-- THE TASK --
Look for the word "through" in the data below, and copy every line that holds it.

####

## src/rtl/zemina90_ctrl.sv

```systemverilog
// -----------------------------------------------------------------------------
// zemina90_ctrl
//
// Controller for the Zemina 90-in-1 cartridge mapper. It holds the bank
// register written through I/O port 77h. Each CPU read in 4000h-BFFFh becomes
// one request/acknowledge fetch on the shared SDRAM port, and the CPU is held
// in wait until the byte comes back.
//
// Optional feature macro: ZEMINA90_READBACK_EN
//   When defined, an I/O read of port 77h returns bank_reg on cpu_data with
//   cpu_data_oe high, combinationally and with no wait state.
//   When undefined, I/O reads are ignored.
//
// Ports:
//   clk          in   system clock, all state on rising edge
//   reset        in   asynchronous active-high reset
//   enable       in   slot configured as Zemina 90; when low, new bus cycles are ignored
//   iorq/mreq    in   Z80 I/O and memory request strobes (active-high)
//   rd/wr        in   Z80 read and write strobes (active-high)
//   addr[15:0]   in   CPU address
//   data_in[7:0] in   CPU write data
//   bank_reg[7:0]out  current port 77h value
//   cpu_wait     out  CPU wait request
//   cpu_data[7:0]out  read data to CPU
//   cpu_data_oe  out  cpu_data valid / drive enable
//   mem_req      out  SDRAM read request
//   mem_addr[26:0] out SDRAM byte address (all-ones when idle)
//   mem_ack      in   one-cycle acknowledge, mem_data valid in the same cycle
//   mem_data[7:0]in   SDRAM read data
// -----------------------------------------------------------------------------
module zemina90_ctrl (
    input  logic        clk,
    input  logic        reset,
    input  logic        enable,
    input  logic        iorq,
    input  logic        mreq,
    input  logic        rd,
    input  logic        wr,
    input  logic [15:0] addr,
    input  logic [7:0]  data_in,
    output logic [7:0]  bank_reg,
    output logic        cpu_wait,
    output logic [7:0]  cpu_data,
    output logic        cpu_data_oe,
    output logic        mem_req,
    output logic [26:0] mem_addr,
    input  logic        mem_ack,
    input  logic [7:0]  mem_data
);

    typedef enum logic [1:0] {
        ST_IDLE = 2'd0,
        ST_REQ  = 2'd1,
        ST_HOLD = 2'd2
    } state_t;

    state_t      state_q;
    logic [7:0]  bank_q;
    logic        io_wr_prev_q;
    logic        mem_rd_prev_q;
    logic        mem_req_q;
    logic [26:0] mem_addr_q;
    logic [7:0]  data_q;
    logic        oe_q;

    logic        io_wr_hit;
    logic        mem_rd_hit;
    logic        start;
    logic [5:0]  bank_d;
    logic        sub_d;
    logic [26:0] mem_addr_d;

    // Bus decodes. A mapped read is 4000h-BFFFh, i.e. A15 != A14.
    assign io_wr_hit  = enable & iorq & wr & (addr[7:0] == 8'h77);
    assign mem_rd_hit = enable & mreq & rd & (addr[15] ^ addr[14]);

    // Only a fresh read (rising edge of the decode) opens a transaction, and
    // only from IDLE. Gating with reset keeps cpu_wait low while reset is held
    // even if the CPU is still presenting a read.
    assign start = ~reset & mem_rd_hit & ~mem_rd_prev_q & (state_q == ST_IDLE);

    // Bank/sub-page selection from the current bank register and CPU address.
    always_comb begin
        bank_d = bank_q[5:0];
        sub_d  = addr[13];
        case (bank_q[7:6])
            2'b10: begin
                // 16KB-pair mode: low page in 4000h-7FFFh, high page above.
                bank_d = addr[15] ? (bank_q[5:0] | 6'h01) : (bank_q[5:0] & 6'h3E);
            end
            2'b11: begin
                // 8KB halves swapped in the 8000h-BFFFh window.
                sub_d = addr[13] ^ addr[15];
            end
            default: begin
                bank_d = bank_q[5:0];
                sub_d  = addr[13];
            end
        endcase
        mem_addr_d = {7'b0, bank_d, sub_d, addr[12:0]};
    end

    // Single FSM process; all memory-side outputs are registered here.
    always_ff @(posedge clk or posedge reset) begin
        if (reset) begin
            state_q       <= ST_IDLE;
            bank_q        <= 8'h00;
            io_wr_prev_q  <= 1'b0;
            mem_rd_prev_q <= 1'b0;
            mem_req_q     <= 1'b0;
            mem_addr_q    <= '1;
            data_q        <= 8'hFF;
            oe_q          <= 1'b0;
        end else begin
            io_wr_prev_q  <= io_wr_hit;
            mem_rd_prev_q <= mem_rd_hit;

            // The bank register may change at any time; an in-flight fetch
            // keeps the address latched at its start.
            if (io_wr_hit && !io_wr_prev_q) begin
                bank_q <= data_in;
            end

            case (state_q)
                ST_IDLE: begin
                    if (start) begin
                        state_q    <= ST_REQ;
                        mem_req_q  <= 1'b1;
                        mem_addr_q <= mem_addr_d;
                    end
                end
                ST_REQ: begin
                    // No exit on enable or strobes: the arbiter handshake
                    // always runs to completion once issued.
                    if (mem_ack) begin
                        state_q   <= ST_HOLD;
                        mem_req_q <= 1'b0;
                        data_q    <= mem_data;
                        oe_q      <= 1'b1;
                    end
                end
                ST_HOLD: begin
                    if (!rd || !mreq) begin
                        state_q    <= ST_IDLE;
                        oe_q       <= 1'b0;
                        data_q     <= 8'hFF;
                        mem_addr_q <= '1;
                    end
                end
                default: begin
                    state_q    <= ST_IDLE;
                    mem_req_q  <= 1'b0;
                    oe_q       <= 1'b0;
                    data_q     <= 8'hFF;
                    mem_addr_q <= '1;
                end
            endcase
        end
    end

    assign bank_reg = bank_q;
    assign cpu_wait = start | (state_q == ST_REQ);
    assign mem_req  = mem_req_q;
    assign mem_addr = mem_addr_q;

`ifdef ZEMINA90_READBACK_EN
    logic io_rd_hit;
    assign io_rd_hit   = enable & iorq & rd & (addr[7:0] == 8'h77);
    assign cpu_data    = io_rd_hit ? bank_q : data_q;
    assign cpu_data_oe = io_rd_hit | oe_q;
`else
    assign cpu_data    = data_q;
    assign cpu_data_oe = oe_q;
`endif

endmodule

```

## config.mk

```make
export PLATFORM = sky130hd
export DESIGN_NAME = zemina90_ctrl
export DESIGN_NICKNAME = d
export VERILOG_FILES = /design/src/rtl/zemina90_ctrl.sv
export SDC_FILE = /design/constraint.sdc
export NUM_CORES = 1
export LEC_CHECK = 0
export CAP_MARGIN = 10
export CORE_ASPECT_RATIO = 0.7
export CORE_MARGIN = 8
export CORE_UTILIZATION = 42
export CTS_CLUSTER_DIAMETER = 40
export DETAILED_ROUTE_END_ITERATION = 6
export PLACE_DENSITY = 0.8
export SLEW_MARGIN = 20
export SYNTH_ARGS = -nofsm -noshare
export SYNTH_HDL_FRONTEND = slang
export SYNTH_SLANG_ARGS = --single-unit
```

## constraint.sdc

```tcl
create_clock -name clk -period 1.5 [get_ports clk]
set_input_delay 0.225 -clock clk [delete_from_list [all_inputs] [get_ports clk]]
set_output_delay 0.225 -clock clk [all_outputs]
set_load 0.01 [all_outputs]
```

-- Word level (Yosys, flattened, before mapping)
Index checks and enable logic that the tools add are counted.
- memory bits (writable): 0
- bits in read-only memories: 0
- memories: 0
- bits in latches: 0
- register bits: 49
- output and inout bits: 46
- input port bits: 40
- word-level logic and storage cells: 62
- divide/modulo/power cells: 0
- $lt $le $gt $ge: 0
- equal/unequal tests: 8
- reduce and logical (&&, ||, !) cells: 10
- multiplexer cells: 19
- shift operators: 0
- bitwise gates (word level): 17
- multipliers: 0
- $add $sub $neg: 0
- operator list (operator ; count):
    one-hot mux 27 bit (3 select lines) ; 1
    two-way mux 27 bit ; 2
    one-hot mux 8 bit (3 select lines) ; 1
    two-way mux 8 bit ; 2
    AND reduction 3 bit ; 4
    bitwise AND 1 bit ; 9
    == test 8 x 7 -> 1 bit, second input constant ; 1
    two-way mux 1 bit ; 7
    == test 2 bit, second input constant ; 3
    two-way mux 2 bit ; 3
    != test 2 bit, second input constant ; 3
    one-hot mux 1 bit (3 select lines) ; 2
    one-hot mux 2 bit (3 select lines) ; 1
    NOT 1 bit ; 5
    logical NOT 1 bit ; 3
    == test 2 x 1 -> 1 bit, second input constant ; 1
    logical NOT 2 bit ; 1
    XOR 1 bit ; 2
    logical AND 1 bit ; 1
    logical OR 1 bit ; 1
    OR 1 bit ; 1

-- Logic depth before layout (Yosys ltp)
- word-level depth: 8
- gate-level depth with buffers: 5
- depth with buffers taken out: 3

-- Worst setup path after synthesis
Ideal clock, no wire load.
- path kind: input port to flip-flop
- start point: input port addr[3]
- end point: register bank_q[0], in the netlist bank_reg[0]
- stages on the path: 3
- path slack: 0.150 ns
- data arrival time: 1.225 ns
- path buffers: 0
- cell sequence: nand4b_4 > nor4_4 > mux2_2
- word-level cells in the longest chain between the ends: 3
- ends and longest elaborated chain (element ; RTL line ; text):
    from (decl) ; 39 ; input logic [15:0] addr,
    == test 8 x 7 -> 1 bit ; 74 ; assign io_wr_hit = enable & iorq & wr & (addr[7:0] == 8'h77);
    bitwise AND 1 bit ; 74 ;
    logical AND 1 bit ; 120 ; if (io_wr_hit && !io_wr_prev_q) begin
    to (signal assigned) ; 121 ; bank_q <= data_in;
    to (decl) ; 58 ; logic [7:0] bank_q;
No other way between the ends.
A chain may end at the register's enable or synchronous reset.

-- Worst setup path in the final report
- start point: register mem_rd_prev_q
- end point: output port cpu_wait
- word-level cells in the longest chain between the ends: 4
- ends and longest elaborated chain (element ; RTL line ; text):
    from (decl) ; 60 ; logic mem_rd_prev_q;
    from (signal assigned) ; 116 ; mem_rd_prev_q <= mem_rd_hit;
    NOT 1 bit ; 80 ; assign start = ~reset & mem_rd_hit & ~mem_rd_prev_q & (state_q == ST_IDLE);
    bitwise AND 1 bit (2 in a row) ; 80 ;
    OR 1 bit ; 162 ; assign cpu_wait = start | (state_q == ST_REQ);
    to (decl) ; 42 ; output logic cpu_wait,
No other way between the ends.

==> impl_metrics.ini <==
[clock_network]
cts_tree = yes
clkTransAtPathRegs_ns = 0.08
clock_path_buffers = 2
numCtsBuffers = 5
hold_buffers = 0
cts.sinks = 43
root_buffer = clkbuf_8
clock_latency_ns = 0.29
htreeDepth = 2

[pwr]
p_leak_uw = 0.00159
total_power_uw = 3980
powerDensity_nw_per_um2 = 1290
ir_drop_mv = 0.787

[route]
wirelength_microns = 5350
ant_nets = 0
vias = 1577
via_per_inst = 4.88
routedWlPerCell_microns = 16.5
drc = 0
drtIter0Drc = 58
first_pass_iters = 4

[setup_path]
crit_family = flip-flops
crit_type = register to output pin
crit_path_max_incr_delay_ns = 0.39
arrival_ns = 1.23
rrSetupSlack_ns = 0.08
worstPathBufferInverterCount = 1
crit_required_ns = 1.27
r2r_cells = 4
r2r-start = state_q[1]
cpMaxStageDelayCell = dfrtp_1
crit_fanout = 2
critPathLaunchType = register
end_kind = output pin
r2r-end = cpu_data[6]
path_cells = nor3b_2 > a31oi_1 > nor2_1 > buf_2

[floorplanning]
die_area_sq_um = 7110
die_h_microns = 73
start_util_pct = 44.3
fp.dieW_microns = 97.4
placementRows = 20
core-area_sq_um = 4400
io_pins = 86

[synth]
synth_warnings = 0
synth_edf_count = 0
ys_ff_latch = 43
netlist_instances = 164
syn-num-nets = 204
synthFlopType = dfstp_2
syn_area_per_cell_sq_um = 11.9
yosysSeqAreaShare_pct = 57.1
async_flop_share_pct = 100
synth_cell_types = 28
netlist_area_sq_um = 1950

[grt]
grt_max_degree = 28
overflow = 0
grt_pass1_vias = 1669
grt_usage_pct = 14.6
antenna_found_initial = 0
grt_pass1_wl_microns = 8530

[sta]
tns_ns = 0
fmax_mhz = 690
fin_skew_ns = 0.00667
hold_viol = 0
rsz0062_at_grt = yes
tightest_slew_ns = 0.396
fin_crit_ns = 1.45
drv_slew = 0
relSlewSlack_pct = 73.5
timing.final.ws_setup_ns = 0.0499
timing.final.crit_share_pct = 96.7
setup_viol = 0

[placement]
place_inst = 311
port_buffers = 85
dpl.hpwl_microns = 4030
preCtsSetupSlack_ns = -0.516
gp_congestion = 0.829

[layout]
antenna_cells = 0
fillers = 362
final_common_cell = dlygate4sd2_1
final_util_pct = 70.2
largest_reg_flops = 21
layout_common_cells = dlygate4sd2_1 (41), clkdlybuf4s50_1 (38), dfstp_2 (29)
post_layout_nonfiller_instances = 323
drive_gt1_share_pct = 28.0
areaGrowthSynthToFinish_pct = 58.7
num-nets-final = 307

[min_path]
min_path_type = input pin to asynchronous set/reset pin

[flow_run]
cap_viol_max_count = 0

[outcome]
outcome = finished, final reports clean
==> cell families (layout without fill, tap and decap cells) <==
family / count (synthesis) / in the layout / share of synthesized area (%)
multiplexers: 29 / 29 / 15.4
flip-flops: 43 / 43 / 57.1
XOR/XNOR: 2 / 2 / 0.899
AO/OA/AOI/OAI: 36 / 36 / 11.2
buffers and inverters: 35 / 139 / 8.02
AND/OR/NAND/NOR: 19 / 19 / 7.45
==> worst reg2reg max path, stage by stage (launching register included) <==
cell and delay, ns:
dfrtp_1 0.42, buf_4 0.20, inv_1 0.12, nand3_1 0.30, o22a_1 0.32
==> worst max path at each step <==
stage	start	cells past startpoint	to	slack, ns
6_report	mem_rd_prev_q	4	cpu_wait	0.05
3_5_place_dp	enable	5	cpu_wait	-0.52
2_1_floorplan	addr[3]	3	bank_reg[0]	0.15
5_1_grt	mem_rd_prev_q	4	cpu_wait	-0.04
4_1_cts	mem_rd_prev_q	4	cpu_wait	0.03
3_3_place_gp	addr[15]	5	cpu_wait	-0.49
==> through the flow <==
step           instance area [sq um]  hold slack [ns]
2_1_floorplan                   1950            0.318
3_3_place_gp                    2970            0.487
3_5_place_dp                    2970            0.495
4_1_cts                         3050            0.287
5_1_grt                         3090            0.139
6_report                        3090            0.142
==> Yosys cell counts (2+ instances only) <==
library cell	n	share of area [%]
dfrtp_1	14	18
dfstp_2	29	39
xor2_1	2	0.90
mux2i_1	21	11
a21oi_1	23	5.9
inv_1	22	4.2
o21ai_0	2	0.51
mux2_2	8	4.6
clkbuf_1	5	0.96
o22a_1	8	3.6
nand2b_1	2	0.64
nand3_1	4	1.0
buf_2	2	0.51
buf_4	6	2.3
nor2_1	3	0.58
==> power by group <==
part | switching (uW) | leakage [uW] | total (uW) | internal (uW)
logic | 618 | 0.00104 | 1330 | 713
clock network | 360 | 0.0000515 | 780 | 420
registers | 177 | 0.000495 | 1870 | 1700
==> metal layers <==
metal  up-vias  global-route usage, %  part of all wire (%)
li1        766                      -                     -
met1       745                   18.3                    45
met2        62                   23.0                    46
met3         4                   5.87                   8.4
met4         0                   3.51                  0.86
met5         -                      0                     0
==> repair_timing <==
item | in CTS | in global routing
gates resized for setup | 51 | 11
pin swaps | 4 | 2
setup buffers | 1 | 1
gates cloned | 1 | 1
setup endpoints to repair | 48 | 33
==> final cells by class <==
cell class                      instances  area, sq um  area share, %
Clock buffer                            8          100           3.24
Tap cell                               55         68.8           2.22
Multi-Input combinational cell         86          702           22.7
Timing Repair Buffer                  109         1030           33.2
Sequential cell                        43         1110           36.0
Inverter                               22         82.6           2.67
No activity file was read; power rests on OpenSTA's default activity.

####

-- RESULT OF THIS TASK --
// register written through I/O port 77h. Each CPU read in 4000h-BFFFh becomes
==> through the flow <==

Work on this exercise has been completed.